Extract a list of duplicates from three columns combined
This webpage demonstrates formulas that merge three non-adjacent cell ranges.
What's on this webpage
1. Extract a list of duplicates from two or more columns combined - Excel 365
This example demonstrates how to list duplicates from three cell ranges combined, the first cell range is B3:B21, the second cell range is D3:D8 and the third is F3:F9.
Note, the cell ranges are not adjacent and are in different sizes. The result is an array shown in cell H3 and cells below as far as needed. This is called spilling in Excel 365.

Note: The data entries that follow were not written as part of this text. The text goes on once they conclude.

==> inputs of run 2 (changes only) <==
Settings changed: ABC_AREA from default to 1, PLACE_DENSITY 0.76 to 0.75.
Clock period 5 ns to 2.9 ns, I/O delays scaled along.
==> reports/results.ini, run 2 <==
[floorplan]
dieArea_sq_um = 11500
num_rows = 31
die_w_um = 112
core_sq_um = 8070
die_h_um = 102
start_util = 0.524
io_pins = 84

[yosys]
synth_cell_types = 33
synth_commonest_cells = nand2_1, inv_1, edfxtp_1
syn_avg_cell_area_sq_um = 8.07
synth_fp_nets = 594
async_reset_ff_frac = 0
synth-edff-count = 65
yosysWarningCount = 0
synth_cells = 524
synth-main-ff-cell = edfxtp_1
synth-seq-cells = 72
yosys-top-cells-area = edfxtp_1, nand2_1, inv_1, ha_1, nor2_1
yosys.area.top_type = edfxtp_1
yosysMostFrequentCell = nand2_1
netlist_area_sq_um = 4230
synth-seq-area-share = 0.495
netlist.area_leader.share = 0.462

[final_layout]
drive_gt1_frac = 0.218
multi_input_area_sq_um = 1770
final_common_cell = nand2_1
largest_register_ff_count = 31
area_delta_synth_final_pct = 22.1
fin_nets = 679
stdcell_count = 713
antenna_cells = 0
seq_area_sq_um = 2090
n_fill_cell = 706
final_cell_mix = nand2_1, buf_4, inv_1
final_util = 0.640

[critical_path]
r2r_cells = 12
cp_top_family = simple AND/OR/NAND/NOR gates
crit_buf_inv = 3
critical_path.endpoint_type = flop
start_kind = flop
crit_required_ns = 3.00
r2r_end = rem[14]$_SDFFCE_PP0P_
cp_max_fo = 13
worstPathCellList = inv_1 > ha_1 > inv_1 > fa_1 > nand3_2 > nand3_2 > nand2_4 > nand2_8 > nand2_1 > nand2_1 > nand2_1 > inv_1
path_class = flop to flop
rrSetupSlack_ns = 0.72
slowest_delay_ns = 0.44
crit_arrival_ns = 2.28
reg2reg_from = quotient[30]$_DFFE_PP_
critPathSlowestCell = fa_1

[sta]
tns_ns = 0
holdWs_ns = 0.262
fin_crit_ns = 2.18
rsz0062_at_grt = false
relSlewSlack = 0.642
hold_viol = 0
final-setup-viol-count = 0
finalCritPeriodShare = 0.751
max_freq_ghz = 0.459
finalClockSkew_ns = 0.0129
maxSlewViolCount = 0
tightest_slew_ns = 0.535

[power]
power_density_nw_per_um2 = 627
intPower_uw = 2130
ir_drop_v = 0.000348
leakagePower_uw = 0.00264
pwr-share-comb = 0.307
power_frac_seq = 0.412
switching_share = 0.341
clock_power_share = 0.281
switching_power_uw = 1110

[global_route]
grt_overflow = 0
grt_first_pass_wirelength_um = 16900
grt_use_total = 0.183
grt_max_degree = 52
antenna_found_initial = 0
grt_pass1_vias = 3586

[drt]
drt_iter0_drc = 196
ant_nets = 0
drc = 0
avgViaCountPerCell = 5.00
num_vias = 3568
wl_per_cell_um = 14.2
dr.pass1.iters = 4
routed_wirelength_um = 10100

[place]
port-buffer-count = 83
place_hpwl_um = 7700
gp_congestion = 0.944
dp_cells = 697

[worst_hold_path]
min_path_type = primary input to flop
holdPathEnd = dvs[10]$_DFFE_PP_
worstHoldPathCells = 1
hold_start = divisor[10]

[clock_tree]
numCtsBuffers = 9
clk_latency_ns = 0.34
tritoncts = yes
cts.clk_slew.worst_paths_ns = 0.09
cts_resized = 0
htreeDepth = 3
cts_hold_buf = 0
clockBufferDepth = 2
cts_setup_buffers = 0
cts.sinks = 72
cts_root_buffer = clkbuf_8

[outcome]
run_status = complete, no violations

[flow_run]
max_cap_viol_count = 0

Excel 365 dynamic array formula in cell H3:
You are not limited to three cell ranges, you can use up to 254 cell ranges.
Explaining the formula in cell H3
Step 1 - Combine cell ranges
The TOCOL function rearranges values in 2D cell ranges to a single column.
Function syntax: TOCOL(array, [ignore], [scan_by_col])
The TOCOL function lets you combine multiple cell ranges by adding parentheses and commas as delimiting characters.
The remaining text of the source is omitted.